S&P Global Ratings is counting on the banking industry’s balance-sheet strength and support measure to cushion the financial shocks as government imposed lockdowns addressing the coronavirus disease 2019 (Covid-19) pandemic.
In a recent statement, the global debt watcher said that it has downgraded ratings for many banks in the past month as businesses were ordered closed to stem the Covid-19 contagion.
“We continue to expect that bank rating downgrades this year due to the Covid-19 pandemic will be limited by banks’ strengthened balance sheets over the past 10 years, the support from public authorities to household and corporate markets, and our base case of a sustained economic recovery next year,” the credit-rating agency firm said.
Analysts have been saying that the Philippine banking system’s capitalization can withstand the pandemic.
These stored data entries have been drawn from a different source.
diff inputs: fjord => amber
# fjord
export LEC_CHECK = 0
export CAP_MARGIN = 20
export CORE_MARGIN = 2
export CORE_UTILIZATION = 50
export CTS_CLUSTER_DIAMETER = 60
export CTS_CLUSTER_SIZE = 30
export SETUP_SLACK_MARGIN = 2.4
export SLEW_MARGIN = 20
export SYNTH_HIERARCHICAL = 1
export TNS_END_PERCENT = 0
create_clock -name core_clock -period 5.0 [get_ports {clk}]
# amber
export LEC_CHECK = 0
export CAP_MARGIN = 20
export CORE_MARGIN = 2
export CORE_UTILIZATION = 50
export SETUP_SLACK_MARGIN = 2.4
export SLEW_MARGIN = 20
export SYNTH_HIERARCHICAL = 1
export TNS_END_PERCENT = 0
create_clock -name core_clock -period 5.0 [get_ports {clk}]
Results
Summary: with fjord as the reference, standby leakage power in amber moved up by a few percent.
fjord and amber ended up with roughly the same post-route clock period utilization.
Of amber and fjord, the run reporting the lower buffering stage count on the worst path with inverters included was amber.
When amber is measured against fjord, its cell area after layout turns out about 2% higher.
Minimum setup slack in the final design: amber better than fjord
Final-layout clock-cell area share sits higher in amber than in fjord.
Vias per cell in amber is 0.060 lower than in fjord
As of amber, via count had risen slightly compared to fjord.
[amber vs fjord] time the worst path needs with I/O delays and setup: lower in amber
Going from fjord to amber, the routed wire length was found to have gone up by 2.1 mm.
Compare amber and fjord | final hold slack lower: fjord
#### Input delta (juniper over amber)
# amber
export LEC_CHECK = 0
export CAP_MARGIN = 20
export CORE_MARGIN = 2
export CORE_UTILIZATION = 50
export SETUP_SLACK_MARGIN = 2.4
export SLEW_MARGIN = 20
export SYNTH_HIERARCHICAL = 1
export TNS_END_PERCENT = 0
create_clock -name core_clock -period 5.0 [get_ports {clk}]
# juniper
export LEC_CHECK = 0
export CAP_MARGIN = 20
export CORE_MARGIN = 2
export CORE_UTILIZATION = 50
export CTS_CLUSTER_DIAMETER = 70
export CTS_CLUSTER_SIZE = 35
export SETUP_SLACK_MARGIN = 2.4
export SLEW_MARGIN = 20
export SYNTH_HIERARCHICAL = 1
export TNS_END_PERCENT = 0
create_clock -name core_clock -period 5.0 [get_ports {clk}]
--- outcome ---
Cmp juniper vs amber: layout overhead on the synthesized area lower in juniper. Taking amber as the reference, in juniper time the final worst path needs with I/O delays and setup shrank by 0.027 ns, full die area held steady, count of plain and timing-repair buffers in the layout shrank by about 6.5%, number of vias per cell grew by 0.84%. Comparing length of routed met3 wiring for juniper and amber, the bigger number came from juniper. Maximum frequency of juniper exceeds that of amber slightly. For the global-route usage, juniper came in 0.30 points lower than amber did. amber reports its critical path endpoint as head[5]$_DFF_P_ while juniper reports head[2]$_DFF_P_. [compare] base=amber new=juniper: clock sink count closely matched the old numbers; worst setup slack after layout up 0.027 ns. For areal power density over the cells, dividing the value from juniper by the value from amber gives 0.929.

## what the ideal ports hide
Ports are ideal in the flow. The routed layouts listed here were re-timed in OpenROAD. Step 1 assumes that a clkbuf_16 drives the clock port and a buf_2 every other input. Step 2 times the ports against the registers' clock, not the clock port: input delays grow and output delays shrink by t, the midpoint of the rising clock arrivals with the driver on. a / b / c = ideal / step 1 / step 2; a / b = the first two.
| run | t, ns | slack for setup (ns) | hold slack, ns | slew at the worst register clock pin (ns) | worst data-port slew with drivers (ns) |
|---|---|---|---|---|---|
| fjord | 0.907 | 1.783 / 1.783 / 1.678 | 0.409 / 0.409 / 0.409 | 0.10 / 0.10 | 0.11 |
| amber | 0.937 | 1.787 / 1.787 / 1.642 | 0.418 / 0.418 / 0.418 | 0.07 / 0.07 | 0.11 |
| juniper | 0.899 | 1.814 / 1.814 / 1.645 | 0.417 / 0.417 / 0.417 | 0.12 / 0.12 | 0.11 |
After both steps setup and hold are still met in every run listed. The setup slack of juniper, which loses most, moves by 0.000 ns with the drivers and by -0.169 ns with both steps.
Background: an optimization exercise with open tools, aiming at small area, a short achievable clock period and few clock cycles per item. Do not read the settings as production practice.
Where RTL was checked, it was by simulation tests only, not by an equivalence proof against the original.
Power and IR drop assume default switching activity.

==> build 39 <==
## classifierTop
module classifierTop (
    input  wire                   i_clk100,
    input  wire                   i_rstN,
    input  wire cnnPkg::camBus_t  i_cam,
    input  wire                   i_start,
    input  wire                   i_cfgWr,
    input  wire [4-1:0] i_cfgAddr,
    input  wire [15:0]            i_cfgData,
    output logic                  o_busy,
    output logic                  o_done,
    output cnnPkg::score_t        o_score,
    output logic                  o_led
);
    logic [7:0]  kern [9];
    logic [7:0]  fcW  [4];
    logic [15:0] bias;
    logic        cfgWrQ;
    logic [3:0]  cfgAddrQ;
    logic [15:0] cfgDataQ;
    always_ff @(posedge i_clk100 or negedge i_rstN) begin
        if (!i_rstN) cfgWrQ <= 1'b0;
        else         cfgWrQ <= i_cfgWr;
    end
    always_ff @(posedge i_clk100) begin
        cfgAddrQ <= i_cfgAddr;
        cfgDataQ <= i_cfgData;
    end
    always_ff @(posedge i_clk100 or negedge i_rstN) begin
        if (!i_rstN) begin
            for (int t = 0; t < 9; t++) kern[t] <= '0;
            for (int w = 0; w < 4; w++) fcW[w] <= '0;
            bias <= '0;
        end else if (cfgWrQ) begin
            for (int t = 0; t < 9; t++)
                if (cfgAddrQ == 4'(t)) kern[t] <= cfgDataQ[7:0];
            for (int w = 0; w < 4; w++)
                if (cfgAddrQ == 4'(9 + w)) fcW[w] <= cfgDataQ[7:0];
            if (cfgAddrQ == 4'd13) bias <= cfgDataQ;
        end
    end
    wire [7:0] camData = i_cam[7:0];
    wire       camVs   = i_cam[9];
    wire       camHref = i_cam[8];
    logic       busy;           
    logic       waitVs;         
    logic       inFrame;        
    logic       phase;          
    logic [6:0] sIdx;           
    logic       pA, pB;         
    logic       doneR;
    wire startAcc = !busy && i_start;
    wire byteV    = inFrame && camHref;
    wire pixV     = byteV && !phase && !sIdx[6];
  ...
==> flow/config.mk <==
export PLATFORM = sky130hd
export DESIGN_NAME = classifierTop
export DESIGN_NICKNAME = classifierTop
export VERILOG_FILES = /design/flow/design.v
export SDC_FILE = /design/flow/constraint.sdc
export NUM_CORES = 4
export LEC_CHECK = 0
export CAP_MARGIN = 20
export CORE_MARGIN = 2
export CORE_UTILIZATION = 40
export SLEW_MARGIN = 20
==> flow/constraint.sdc <==
create_clock -name core_clock -period 10.0 [get_ports {i_clk100}]
set_input_delay 2.0000 -clock core_clock [delete_from_list [all_inputs] [get_ports {i_clk100}]]
set_output_delay 2.0000 -clock core_clock [all_outputs]
set_load 0.01 [all_outputs]
standard.sh (not shown) runs the stock make flow with config.mk's settings and CLKGATE_MAP_FILE= SYNTH_SCRIPT=/design/flow/synth_recipe.tcl, a recipe that flattens the netlist after the stock synthesis.
==> flow/flow/run.sh <==
#!/bin/bash
set -euo pipefail
bash standard.sh SETUP_SLACK_MARGIN=6.7 finish > standard.log 2>&1
==> build 34 (differences from build 39) <==
- ABC_AREA: not set -> 1
==> trial 28 (differences from build 39) <==
- CORE_UTILIZATION: 40 -> 60
- PLACE_DENSITY: not set -> 0.75
==> summary.txt <==
Between trial 28 and build 34, the lower sequential power is in build 34 (gap about 40%, measured against build 34).
The lowest cell count belongs to trial 28, the highest to build 34.
Global-route usage, highest first: trial 28, build 34, build 39.
In trial 28 the via count is larger than in build 39, by 1.3%.
Utilization: build 34 < build 39 < trial 28.
Testbench counts of build 39, summed over its fixed seeds: cycles 39,099, tiles 192.
Testbench counts of build 34, summed over its fixed seeds: cycles 39,099, tiles 192.
Testbench counts of trial 28, summed over its fixed seeds: cycles 39,099, tiles 192.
As of end-April, the banking sector’s capital account reached P2.35 trillion, which was nearly 9-percent higher compared to P2.16 trillion for the same
period last year.
The Bangko Sentral ng Pilipinas, meanwhile, has been providing relief by cutting policy rates and reserve requirements.
S&P Global Ratings Credit Analyst Alexandre Birry said that the firm has taken 212 rating actions on banks related to pandemic and oil shock recently, and 76 percent of these were outlook revisions. The analyst added that around 30 percent of banks were now tagged with a negative outlook.
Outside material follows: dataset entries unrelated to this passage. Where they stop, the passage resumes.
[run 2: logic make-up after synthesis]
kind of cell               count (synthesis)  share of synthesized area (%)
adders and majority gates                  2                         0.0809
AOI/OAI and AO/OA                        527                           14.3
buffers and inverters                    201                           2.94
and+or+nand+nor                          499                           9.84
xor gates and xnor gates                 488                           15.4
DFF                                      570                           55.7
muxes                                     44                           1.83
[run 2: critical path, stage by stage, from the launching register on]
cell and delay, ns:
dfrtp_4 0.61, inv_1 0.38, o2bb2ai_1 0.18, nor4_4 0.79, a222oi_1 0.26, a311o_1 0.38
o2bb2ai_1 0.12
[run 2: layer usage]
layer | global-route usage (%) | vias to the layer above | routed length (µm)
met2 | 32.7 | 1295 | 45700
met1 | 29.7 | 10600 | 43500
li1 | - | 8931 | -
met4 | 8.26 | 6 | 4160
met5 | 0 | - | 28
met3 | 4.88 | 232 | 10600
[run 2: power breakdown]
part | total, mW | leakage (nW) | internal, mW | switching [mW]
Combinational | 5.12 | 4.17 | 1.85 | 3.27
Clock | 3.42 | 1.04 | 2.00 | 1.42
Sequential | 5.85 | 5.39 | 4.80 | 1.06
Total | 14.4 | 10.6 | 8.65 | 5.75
What follows belongs to an exercise in optimizing a design on an open flow for small area and a short achievable clock period; a production flow would make more cautious choices.
Only simulation tests tie the RTL to the original design; equivalence was not proved.

## flow/design.v (module list and top-level ports; edited modules follow where they fit)
// module awgn_ctrl: 35 lines
// module uniform_bank: 80 lines
// module clt_sum: 58 lines
// module noise_scale: 1433 lines
// module awgn_gen: 52 lines
module awgn_gen (
	input  wire logic clk,
	input  wire logic rst_n,
	input  wire logic run,
	input  wire logic [snr_pkg::snr_width-1:0] snr_db,
	input  wire logic snr_load,
	output logic signed [awgn_pkg::sample_width-1:0] awgn_out,
	output logic signed [awgn_pkg::quant_width-1:0] awgn_out_quant,
	output logic signed [snr_pkg::noise_width-1:0] noise_out,
	output logic sample_valid,
	output logic snr_err
);
  // ...
==> flow/run.sh <==
#!/bin/bash
# synth_recipe.tcl (not shown) runs the flow's synth.tcl, then flattens the netlist and writes it again
# the make line also repeats each setting of config.mk as NAME=value (left out here)
make -C /OpenROAD-flow-scripts/flow DESIGN_CONFIG=/design/flow/config.mk WORK_HOME=/design/flow/orfs CLKGATE_MAP_FILE= SYNTH_SCRIPT=/design/flow/synth_recipe.tcl finish
==> flow/config.mk <==
export PLATFORM = sky130hd
export DESIGN_NAME = awgn_gen
export DESIGN_NICKNAME = awgn_gen
export VERILOG_FILES = /design/flow/design.v
export SDC_FILE = /design/flow/constraint.sdc
export NUM_CORES = 4
export LEC_CHECK = 0
export CAP_MARGIN = 20
export CORE_MARGIN = 2
export CORE_UTILIZATION = 40
export SLEW_MARGIN = 20
export SYNTH_MEMORY_MAX_BITS = 16384
==> flow/constraint.sdc <==
create_clock -name core_clock -period 7.5 [get_ports {clk}]
set_input_delay 1.5000 -clock core_clock [delete_from_list [all_inputs] [get_ports {clk}]]
set_output_delay 1.5000 -clock core_clock [all_outputs]
set_load 0.01 [all_outputs]
==> notes.md, run 1 <==
- Setup repair after global routing left no endpoint under its margin.
- Headroom to the max-slew limit came out at 0.377.
- The number of antenna violations at the first check in global routing is 0.
- The fraction of final cell area spent on non-clock buffers in this run is 0.0660.
- The number of nets handed over by synthesis was 1034.
- The type of element capturing the critical path is a register.
- Port buffering added 56 buffers.
- The number of clock buffers in the layout is 10.
- In the routed layout, each cell is associated on average with a via count of 5.51.
- The total via count in the routed design is 6741.
- By startpoint and endpoint, the worst setup path is classified as reg -> reg.
- The CTS tree is built.
- The multi-input gate area in the final layout is 0.00574 mm².
- The number of enable flip-flop cells after synthesis is 0.
- Grouping stages by cell kind, the critical path spends the most delay in adder cells.
- The largest individual stage delay along the critical path comes from the cell sky130_fd_sc_hd__dfstp_2.
- For this run, the register share of the synthesized area comes to 0.263.
- In the routed design, unresolved DRC markers number 0.
- The share of the core filled with cells in the final layout is 0.459.
- The highest metal layer carrying signal wires in the routed design is met4.
- The main combinational cell family by area after synthesis is adder cells.
- The instance count on the critical path is 12.
- In this run the worst hold path is classified as reg -> reg.
- After layout, the worst setup slack is 3.14 ns.
- The y dimension of the die is 149 µm.
- Clock latency on the worst-skew pair, taken at its later pin, is 0.35 ns.
- The flow ran to the end and the layout has no timing, DRC or antenna violations.
- Sorting the synthesized cells by area gives the leading types as sky130_fd_sc_hd__dfrtp_1 19%, sky130_fd_sc_hd__xnor2_1 11%, sky130_fd_sc_hd__ha_1 11%.
- The area of the die is 0.0221 mm².
- The maximum buffer depth of the clock tree is 2.
- The signal on the critical path passes through xor2_1, xnor2_1, xnor2_2, xnor2_1, xnor2_1, nor2_1, fa_1, fa_1, ha_1, fa_1, ha_1, fa_1.
- The met1 usage is 0.281.
- The routing usage on met3 is 0.0272.
- The number of hold buffers added after CTS was 0.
“We expect that second-quarter results will shed more light on the relative impact of the pandemic on banks across the globe, but the full effect on asset quality will likely only become clear much later in the year,” Birry explained.
Last month, S&P affirmed its “BBB+” long term and “A-2” short-term sovereign credit rating for the country as it projects the economy to have an above-average growth over the medium term.
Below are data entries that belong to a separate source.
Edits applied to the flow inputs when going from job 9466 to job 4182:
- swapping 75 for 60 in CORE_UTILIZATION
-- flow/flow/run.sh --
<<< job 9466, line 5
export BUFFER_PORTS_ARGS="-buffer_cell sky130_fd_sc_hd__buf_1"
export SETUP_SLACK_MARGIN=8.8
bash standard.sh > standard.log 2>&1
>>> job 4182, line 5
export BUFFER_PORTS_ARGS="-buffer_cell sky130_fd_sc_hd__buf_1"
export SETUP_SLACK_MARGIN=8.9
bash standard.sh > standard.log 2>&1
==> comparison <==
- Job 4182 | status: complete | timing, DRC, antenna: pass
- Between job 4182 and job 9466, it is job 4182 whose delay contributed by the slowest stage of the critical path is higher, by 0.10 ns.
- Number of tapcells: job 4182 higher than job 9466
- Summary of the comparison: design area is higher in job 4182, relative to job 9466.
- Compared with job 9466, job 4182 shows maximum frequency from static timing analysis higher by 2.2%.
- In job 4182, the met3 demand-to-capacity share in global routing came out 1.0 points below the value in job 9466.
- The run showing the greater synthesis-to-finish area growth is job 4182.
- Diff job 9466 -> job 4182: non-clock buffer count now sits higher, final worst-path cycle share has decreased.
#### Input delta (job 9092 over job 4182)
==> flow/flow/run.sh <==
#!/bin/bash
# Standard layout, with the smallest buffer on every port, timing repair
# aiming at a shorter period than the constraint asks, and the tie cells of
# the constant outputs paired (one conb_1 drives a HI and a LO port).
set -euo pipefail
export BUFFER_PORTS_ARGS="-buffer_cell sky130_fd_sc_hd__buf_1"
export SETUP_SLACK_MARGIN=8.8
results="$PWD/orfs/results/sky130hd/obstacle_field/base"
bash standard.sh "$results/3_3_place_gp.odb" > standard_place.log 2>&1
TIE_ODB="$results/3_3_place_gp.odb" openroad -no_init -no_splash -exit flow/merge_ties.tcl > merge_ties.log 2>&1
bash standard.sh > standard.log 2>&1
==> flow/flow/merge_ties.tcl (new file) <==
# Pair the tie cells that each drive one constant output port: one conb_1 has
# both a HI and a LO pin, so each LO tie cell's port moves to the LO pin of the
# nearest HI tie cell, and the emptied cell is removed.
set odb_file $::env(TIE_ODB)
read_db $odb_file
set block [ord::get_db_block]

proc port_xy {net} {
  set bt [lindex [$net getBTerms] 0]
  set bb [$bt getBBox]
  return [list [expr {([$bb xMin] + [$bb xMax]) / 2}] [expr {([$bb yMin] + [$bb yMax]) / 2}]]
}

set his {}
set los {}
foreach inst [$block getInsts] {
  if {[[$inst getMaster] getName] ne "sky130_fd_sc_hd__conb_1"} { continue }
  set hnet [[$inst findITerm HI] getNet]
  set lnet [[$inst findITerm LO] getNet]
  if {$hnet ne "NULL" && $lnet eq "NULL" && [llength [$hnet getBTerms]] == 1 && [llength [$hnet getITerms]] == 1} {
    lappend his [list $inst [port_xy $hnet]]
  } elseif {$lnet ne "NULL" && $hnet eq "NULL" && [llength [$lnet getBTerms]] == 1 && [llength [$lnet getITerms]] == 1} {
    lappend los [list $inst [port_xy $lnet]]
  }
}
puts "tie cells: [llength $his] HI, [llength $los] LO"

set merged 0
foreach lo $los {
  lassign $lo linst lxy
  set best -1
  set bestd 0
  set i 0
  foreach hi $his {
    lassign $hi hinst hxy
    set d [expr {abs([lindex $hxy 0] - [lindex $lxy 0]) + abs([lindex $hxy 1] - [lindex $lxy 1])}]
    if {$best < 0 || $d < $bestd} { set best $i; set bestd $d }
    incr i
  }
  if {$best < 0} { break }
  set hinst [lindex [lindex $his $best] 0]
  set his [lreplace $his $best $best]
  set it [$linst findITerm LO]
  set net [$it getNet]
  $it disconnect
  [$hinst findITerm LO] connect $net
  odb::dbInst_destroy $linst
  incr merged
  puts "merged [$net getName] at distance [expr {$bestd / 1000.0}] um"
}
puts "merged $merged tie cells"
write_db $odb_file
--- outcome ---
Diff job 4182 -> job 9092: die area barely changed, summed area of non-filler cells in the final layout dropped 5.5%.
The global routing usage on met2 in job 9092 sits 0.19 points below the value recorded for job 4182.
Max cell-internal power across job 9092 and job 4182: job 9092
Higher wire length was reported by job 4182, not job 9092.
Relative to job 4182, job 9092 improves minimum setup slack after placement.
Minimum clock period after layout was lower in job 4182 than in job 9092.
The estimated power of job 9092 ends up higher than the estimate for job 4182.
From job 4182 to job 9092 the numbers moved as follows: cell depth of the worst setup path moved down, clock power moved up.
From an optimization exercise on the open Yosys and OpenROAD flow, aimed at small area, a short achievable clock period and few clock cycles; shortcuts taken in it are not production practice. Only simulation tests tie the RTL to the original design; equivalence was not proved. Power is estimated from default activity; no workload was simulated.

==> design/flow/flow/run.sh <==
#!/bin/bash
# The standard layout, with repair_timing aiming well past the 10 ns clock so that the
# resizer sizes gates and buffers for the period this design can reach, and a plain buffer
# (not a delay cell) on each port. Constraints unchanged.
set -euo pipefail
MARGIN=$(cat flow/margin.txt)
bash standard.sh SETUP_SLACK_MARGIN=$MARGIN "BUFFER_PORTS_ARGS=-buffer_cell sky130_fd_sc_hd__buf_2" finish > standard_flow.log 2>&1
==> design/flow/flow/margin.txt <==
7.05
==> design/flow/standard.sh <==
#!/bin/bash
# synth_recipe.tcl (not shown) runs the flow's synth.tcl, then flattens the netlist and writes it again
# the make line also repeats each setting of config.mk as NAME=value (left out here)
make -C /OpenROAD-flow-scripts/flow DESIGN_CONFIG=/design/flow/config.mk WORK_HOME=/design/flow/orfs CLKGATE_MAP_FILE= SYNTH_SCRIPT=/design/flow/synth_recipe.tcl "${@:-finish}"
==> design/flow/config.mk <==
export PLATFORM = sky130hd
export DESIGN_NAME = rms_level_meter_peak_hold
export DESIGN_NICKNAME = rms_level_meter_peak_hold
export VERILOG_FILES = /design/flow/design.v
export SDC_FILE = /design/flow/constraint.sdc
export NUM_CORES = 4
export LEC_CHECK = 0
export ABC_CLOCK_PERIOD_IN_PS = 3000
export CAP_MARGIN = 20
export CORE_MARGIN = 2
export CORE_UTILIZATION = 40
export CTS_BUF_LIST = sky130_fd_sc_hd__clkbuf_16
export CTS_CLUSTER_DIAMETER = 100
export CTS_CLUSTER_SIZE = 30
export SLEW_MARGIN = 20
export SYNTH_HIERARCHICAL = 1
==> design/flow/constraint.sdc <==
create_clock -name core_clock -period 10.0 [get_ports {i_clk}]
set_input_delay 2.0000 -clock core_clock [delete_from_list [all_inputs] [get_ports {i_clk}]]
set_output_delay 2.0000 -clock core_clock [all_outputs]
set_load 0.01 [all_outputs]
“The ratings are also supported by the economy’s sound external settings. These are weighed against the Philippines’ lower-middle-income economy,” the debt watcher explained.
Its long-term outlook remains stable on the back of normal policymaking seen to support credit metrics and anticipated economic recovery next year.
While S&P forecast that Philippine economy is likely to decline by 0.2 percent this year, it noted that gross domestic products might rise by 9 percent next year if the virus will be contained by the first half of 2021 across the world. The growth will be driven by investment and exports, it added.